- [TASK STATEMENT]: Scan the records for the string "period"; copy each line where it occurs.

[Saved data entries]
*-*-*

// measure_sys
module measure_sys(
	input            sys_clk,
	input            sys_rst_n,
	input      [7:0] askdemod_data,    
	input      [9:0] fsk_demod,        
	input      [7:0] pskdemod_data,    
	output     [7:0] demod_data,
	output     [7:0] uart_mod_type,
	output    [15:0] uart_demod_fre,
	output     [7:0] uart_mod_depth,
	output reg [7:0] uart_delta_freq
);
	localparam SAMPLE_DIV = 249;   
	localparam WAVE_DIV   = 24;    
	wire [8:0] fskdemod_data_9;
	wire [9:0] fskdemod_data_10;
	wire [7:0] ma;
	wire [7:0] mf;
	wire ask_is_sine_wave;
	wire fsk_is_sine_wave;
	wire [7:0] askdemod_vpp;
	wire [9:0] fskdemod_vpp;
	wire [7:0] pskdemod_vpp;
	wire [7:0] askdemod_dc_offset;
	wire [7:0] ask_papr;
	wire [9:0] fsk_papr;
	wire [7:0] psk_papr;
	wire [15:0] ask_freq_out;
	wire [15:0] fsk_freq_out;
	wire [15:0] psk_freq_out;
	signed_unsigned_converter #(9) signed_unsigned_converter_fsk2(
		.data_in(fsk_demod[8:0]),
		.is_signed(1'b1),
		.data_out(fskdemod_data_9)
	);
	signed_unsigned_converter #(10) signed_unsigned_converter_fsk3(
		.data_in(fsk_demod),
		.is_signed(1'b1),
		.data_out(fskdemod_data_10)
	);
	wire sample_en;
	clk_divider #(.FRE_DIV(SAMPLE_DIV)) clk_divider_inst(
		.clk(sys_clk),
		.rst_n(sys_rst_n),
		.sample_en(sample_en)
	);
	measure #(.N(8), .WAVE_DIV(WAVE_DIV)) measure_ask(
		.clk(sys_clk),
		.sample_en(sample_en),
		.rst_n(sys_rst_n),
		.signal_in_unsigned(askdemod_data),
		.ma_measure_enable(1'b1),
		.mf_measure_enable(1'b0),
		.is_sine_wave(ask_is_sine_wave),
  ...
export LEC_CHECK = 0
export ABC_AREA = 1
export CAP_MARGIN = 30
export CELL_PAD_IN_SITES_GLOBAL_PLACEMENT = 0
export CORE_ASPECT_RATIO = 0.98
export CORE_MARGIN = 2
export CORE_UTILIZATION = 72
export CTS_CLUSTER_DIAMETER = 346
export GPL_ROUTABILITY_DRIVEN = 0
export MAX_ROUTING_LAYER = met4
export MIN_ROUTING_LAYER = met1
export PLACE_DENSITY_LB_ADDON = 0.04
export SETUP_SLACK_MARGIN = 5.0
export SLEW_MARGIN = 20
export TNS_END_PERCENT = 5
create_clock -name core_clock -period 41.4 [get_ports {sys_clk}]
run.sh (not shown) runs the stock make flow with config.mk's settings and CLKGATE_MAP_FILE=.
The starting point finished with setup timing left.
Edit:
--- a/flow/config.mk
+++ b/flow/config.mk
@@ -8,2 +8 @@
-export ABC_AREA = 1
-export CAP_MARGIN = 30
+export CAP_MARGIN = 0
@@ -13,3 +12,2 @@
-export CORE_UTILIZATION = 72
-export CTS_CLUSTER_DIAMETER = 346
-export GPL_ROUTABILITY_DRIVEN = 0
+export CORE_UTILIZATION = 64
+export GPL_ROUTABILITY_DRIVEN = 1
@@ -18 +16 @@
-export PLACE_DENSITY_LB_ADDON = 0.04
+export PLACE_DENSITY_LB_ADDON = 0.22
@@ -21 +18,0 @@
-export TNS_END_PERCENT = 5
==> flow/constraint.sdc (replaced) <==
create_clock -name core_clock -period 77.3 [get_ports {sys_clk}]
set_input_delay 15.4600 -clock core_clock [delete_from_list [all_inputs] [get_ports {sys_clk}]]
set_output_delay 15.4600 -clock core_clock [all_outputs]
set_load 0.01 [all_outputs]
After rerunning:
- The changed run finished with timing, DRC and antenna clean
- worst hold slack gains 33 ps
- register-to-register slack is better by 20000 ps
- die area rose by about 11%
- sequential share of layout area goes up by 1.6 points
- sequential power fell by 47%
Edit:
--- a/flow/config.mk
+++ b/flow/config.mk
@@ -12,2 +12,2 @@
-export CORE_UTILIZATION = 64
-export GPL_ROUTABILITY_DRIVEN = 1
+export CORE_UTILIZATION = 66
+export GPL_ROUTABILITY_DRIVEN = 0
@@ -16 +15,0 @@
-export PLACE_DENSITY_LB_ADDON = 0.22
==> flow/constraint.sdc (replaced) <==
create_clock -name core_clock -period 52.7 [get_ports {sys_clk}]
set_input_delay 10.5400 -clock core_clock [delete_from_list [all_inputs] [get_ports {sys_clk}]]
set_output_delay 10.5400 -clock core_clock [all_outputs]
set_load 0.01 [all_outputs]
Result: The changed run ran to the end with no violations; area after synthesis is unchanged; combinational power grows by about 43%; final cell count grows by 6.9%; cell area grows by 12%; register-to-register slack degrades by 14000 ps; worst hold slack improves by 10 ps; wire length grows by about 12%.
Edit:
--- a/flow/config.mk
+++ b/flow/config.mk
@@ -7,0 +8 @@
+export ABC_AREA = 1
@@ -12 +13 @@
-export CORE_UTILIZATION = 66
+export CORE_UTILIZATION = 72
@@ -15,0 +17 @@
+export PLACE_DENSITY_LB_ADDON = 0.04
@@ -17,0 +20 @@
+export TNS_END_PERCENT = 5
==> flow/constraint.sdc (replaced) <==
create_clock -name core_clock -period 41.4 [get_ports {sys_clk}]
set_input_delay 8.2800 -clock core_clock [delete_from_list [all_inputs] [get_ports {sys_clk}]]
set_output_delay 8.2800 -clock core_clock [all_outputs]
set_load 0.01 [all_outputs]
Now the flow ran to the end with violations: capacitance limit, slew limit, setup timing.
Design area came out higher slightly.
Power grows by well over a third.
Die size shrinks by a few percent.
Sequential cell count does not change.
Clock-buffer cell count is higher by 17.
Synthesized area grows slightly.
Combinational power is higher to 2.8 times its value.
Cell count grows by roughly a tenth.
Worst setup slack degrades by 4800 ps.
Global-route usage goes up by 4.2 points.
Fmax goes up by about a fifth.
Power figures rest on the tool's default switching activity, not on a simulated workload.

*-*-*

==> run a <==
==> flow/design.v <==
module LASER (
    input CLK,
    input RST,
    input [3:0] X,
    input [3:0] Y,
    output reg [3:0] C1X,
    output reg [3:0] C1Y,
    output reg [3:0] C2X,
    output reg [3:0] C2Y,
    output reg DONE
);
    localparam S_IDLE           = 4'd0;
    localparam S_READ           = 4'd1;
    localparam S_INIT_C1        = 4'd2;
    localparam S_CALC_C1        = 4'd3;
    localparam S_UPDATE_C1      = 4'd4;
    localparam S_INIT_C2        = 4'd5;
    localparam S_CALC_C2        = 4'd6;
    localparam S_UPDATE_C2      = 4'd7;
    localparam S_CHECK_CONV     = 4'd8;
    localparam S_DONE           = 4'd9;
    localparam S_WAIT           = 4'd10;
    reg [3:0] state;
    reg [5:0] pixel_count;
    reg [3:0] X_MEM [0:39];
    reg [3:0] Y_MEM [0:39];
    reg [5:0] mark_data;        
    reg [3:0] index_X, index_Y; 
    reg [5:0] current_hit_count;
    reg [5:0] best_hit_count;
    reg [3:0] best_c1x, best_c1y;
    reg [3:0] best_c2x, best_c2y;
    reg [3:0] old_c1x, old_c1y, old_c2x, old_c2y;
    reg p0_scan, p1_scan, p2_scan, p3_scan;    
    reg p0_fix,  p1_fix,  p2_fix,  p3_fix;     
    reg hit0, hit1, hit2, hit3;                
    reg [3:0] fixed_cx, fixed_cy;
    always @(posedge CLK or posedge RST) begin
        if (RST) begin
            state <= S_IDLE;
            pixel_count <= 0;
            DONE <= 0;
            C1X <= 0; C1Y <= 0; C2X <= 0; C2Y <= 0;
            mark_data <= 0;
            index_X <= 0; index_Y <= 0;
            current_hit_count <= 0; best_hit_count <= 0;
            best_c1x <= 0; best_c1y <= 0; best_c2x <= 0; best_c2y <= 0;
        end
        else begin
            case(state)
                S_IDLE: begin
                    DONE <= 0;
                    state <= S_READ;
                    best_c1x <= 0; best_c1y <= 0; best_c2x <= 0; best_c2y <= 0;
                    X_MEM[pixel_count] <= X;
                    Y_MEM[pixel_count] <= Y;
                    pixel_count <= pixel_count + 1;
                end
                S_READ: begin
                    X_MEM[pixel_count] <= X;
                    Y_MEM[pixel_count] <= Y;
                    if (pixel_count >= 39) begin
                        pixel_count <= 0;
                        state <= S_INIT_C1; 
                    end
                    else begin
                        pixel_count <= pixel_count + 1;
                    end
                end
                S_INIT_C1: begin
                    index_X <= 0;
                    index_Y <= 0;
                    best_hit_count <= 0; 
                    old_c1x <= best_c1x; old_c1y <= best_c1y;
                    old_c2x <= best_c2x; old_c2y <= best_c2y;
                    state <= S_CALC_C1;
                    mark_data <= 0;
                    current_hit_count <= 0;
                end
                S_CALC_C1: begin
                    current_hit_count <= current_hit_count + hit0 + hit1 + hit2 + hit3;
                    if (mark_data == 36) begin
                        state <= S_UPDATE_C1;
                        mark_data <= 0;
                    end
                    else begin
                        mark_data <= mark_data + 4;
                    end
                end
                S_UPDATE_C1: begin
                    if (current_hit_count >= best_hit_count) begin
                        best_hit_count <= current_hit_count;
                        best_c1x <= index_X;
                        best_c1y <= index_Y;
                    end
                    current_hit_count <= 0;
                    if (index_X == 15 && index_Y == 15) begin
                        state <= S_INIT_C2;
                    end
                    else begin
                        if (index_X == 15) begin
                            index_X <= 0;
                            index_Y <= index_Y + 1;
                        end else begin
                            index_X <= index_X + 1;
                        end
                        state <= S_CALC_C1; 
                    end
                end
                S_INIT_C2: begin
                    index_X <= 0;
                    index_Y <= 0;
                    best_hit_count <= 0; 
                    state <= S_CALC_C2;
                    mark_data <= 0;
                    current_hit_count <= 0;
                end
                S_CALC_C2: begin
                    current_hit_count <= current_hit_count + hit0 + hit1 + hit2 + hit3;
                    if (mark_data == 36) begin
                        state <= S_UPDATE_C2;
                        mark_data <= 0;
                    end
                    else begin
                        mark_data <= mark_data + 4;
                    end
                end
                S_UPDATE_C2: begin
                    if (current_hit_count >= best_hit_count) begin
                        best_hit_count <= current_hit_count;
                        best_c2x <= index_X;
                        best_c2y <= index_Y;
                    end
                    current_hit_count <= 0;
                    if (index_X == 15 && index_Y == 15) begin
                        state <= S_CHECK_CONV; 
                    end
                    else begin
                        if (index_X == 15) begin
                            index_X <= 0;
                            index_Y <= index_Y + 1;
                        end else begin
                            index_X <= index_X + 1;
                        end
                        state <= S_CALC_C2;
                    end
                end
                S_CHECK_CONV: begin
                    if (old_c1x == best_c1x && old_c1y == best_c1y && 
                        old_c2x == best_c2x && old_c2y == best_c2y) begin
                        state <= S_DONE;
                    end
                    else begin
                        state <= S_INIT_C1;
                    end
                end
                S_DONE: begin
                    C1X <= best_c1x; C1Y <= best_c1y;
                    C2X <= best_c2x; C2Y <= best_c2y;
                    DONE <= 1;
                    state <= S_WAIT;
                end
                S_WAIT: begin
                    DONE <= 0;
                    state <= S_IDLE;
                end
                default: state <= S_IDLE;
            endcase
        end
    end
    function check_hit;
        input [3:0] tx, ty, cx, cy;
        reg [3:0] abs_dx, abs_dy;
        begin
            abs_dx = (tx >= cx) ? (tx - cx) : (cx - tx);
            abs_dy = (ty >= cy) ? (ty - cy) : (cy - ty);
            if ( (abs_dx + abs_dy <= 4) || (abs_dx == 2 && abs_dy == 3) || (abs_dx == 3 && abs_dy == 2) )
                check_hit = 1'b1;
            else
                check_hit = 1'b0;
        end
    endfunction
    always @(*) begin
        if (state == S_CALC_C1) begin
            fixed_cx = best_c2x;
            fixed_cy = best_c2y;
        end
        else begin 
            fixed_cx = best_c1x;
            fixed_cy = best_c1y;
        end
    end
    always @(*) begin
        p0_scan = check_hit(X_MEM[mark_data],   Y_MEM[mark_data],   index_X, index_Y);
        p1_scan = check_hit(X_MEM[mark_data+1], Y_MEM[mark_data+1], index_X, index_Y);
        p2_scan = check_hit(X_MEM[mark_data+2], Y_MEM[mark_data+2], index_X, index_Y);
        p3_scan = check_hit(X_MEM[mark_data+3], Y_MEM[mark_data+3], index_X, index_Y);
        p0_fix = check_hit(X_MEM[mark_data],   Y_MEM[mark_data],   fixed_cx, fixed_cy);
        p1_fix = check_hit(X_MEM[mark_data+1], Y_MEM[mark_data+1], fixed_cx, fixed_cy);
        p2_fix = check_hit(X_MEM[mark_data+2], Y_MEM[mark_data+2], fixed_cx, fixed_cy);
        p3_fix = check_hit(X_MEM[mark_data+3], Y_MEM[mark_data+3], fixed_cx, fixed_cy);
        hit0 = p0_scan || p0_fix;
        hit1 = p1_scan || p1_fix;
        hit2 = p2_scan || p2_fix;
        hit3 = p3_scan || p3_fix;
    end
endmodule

*-*-*

- [TASK ANSWER]:
create_clock -name core_clock -period 41.4 [get_ports {sys_clk}]
create_clock -name core_clock -period 77.3 [get_ports {sys_clk}]
create_clock -name core_clock -period 52.7 [get_ports {sys_clk}]
create_clock -name core_clock -period 41.4 [get_ports {sys_clk}]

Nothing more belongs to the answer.